WORK REQUIRED
Let the answer be the lines from the one with "buffer | 32 | 150.1" to the end of the entries, copied exactly with both boundary lines kept.

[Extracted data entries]

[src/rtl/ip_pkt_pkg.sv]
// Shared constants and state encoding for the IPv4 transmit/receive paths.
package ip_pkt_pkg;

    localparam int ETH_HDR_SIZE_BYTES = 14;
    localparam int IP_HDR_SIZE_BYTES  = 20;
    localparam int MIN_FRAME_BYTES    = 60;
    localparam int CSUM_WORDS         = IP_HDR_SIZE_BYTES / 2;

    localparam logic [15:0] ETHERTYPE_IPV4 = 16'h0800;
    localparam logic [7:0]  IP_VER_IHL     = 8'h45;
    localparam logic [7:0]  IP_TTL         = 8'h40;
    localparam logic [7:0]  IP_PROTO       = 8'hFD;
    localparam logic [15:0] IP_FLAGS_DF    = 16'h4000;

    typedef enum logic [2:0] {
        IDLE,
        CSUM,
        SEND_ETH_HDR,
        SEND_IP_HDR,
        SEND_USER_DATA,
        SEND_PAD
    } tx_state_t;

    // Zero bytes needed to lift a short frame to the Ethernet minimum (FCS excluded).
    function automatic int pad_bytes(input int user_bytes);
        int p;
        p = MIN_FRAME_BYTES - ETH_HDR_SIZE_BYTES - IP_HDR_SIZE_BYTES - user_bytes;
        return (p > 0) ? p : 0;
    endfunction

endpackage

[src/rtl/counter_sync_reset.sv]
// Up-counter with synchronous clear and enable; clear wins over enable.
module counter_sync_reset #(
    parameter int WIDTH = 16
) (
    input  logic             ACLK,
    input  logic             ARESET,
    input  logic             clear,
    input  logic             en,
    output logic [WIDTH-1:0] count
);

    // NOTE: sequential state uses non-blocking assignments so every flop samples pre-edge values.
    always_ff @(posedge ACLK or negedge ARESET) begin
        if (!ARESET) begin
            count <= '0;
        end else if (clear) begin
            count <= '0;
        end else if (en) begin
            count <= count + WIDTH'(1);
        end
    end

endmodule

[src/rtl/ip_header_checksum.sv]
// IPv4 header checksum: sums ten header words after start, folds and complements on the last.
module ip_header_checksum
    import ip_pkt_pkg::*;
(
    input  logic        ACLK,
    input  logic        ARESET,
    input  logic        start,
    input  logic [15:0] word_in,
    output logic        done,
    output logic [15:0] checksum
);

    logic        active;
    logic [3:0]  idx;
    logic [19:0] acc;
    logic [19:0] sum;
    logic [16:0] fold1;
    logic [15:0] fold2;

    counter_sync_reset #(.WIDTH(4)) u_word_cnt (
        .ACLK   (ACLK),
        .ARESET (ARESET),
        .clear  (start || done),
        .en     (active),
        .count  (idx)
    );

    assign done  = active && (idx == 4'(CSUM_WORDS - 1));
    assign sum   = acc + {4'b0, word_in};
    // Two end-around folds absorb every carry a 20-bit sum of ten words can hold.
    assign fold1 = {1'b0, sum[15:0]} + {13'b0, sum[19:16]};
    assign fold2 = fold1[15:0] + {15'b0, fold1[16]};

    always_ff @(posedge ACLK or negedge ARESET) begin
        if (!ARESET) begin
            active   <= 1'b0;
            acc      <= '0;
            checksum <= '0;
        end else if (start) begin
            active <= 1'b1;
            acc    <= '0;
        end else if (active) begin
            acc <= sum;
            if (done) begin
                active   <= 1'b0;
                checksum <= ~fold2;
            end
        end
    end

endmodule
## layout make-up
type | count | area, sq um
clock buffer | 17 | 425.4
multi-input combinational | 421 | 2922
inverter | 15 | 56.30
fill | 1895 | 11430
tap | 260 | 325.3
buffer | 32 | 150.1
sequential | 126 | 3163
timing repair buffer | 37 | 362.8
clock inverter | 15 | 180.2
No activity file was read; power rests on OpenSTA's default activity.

EXPECTED ANSWER
buffer | 32 | 150.1
sequential | 126 | 3163
timing repair buffer | 37 | 362.8
clock inverter | 15 | 180.2
No activity file was read; power rests on OpenSTA's default activity.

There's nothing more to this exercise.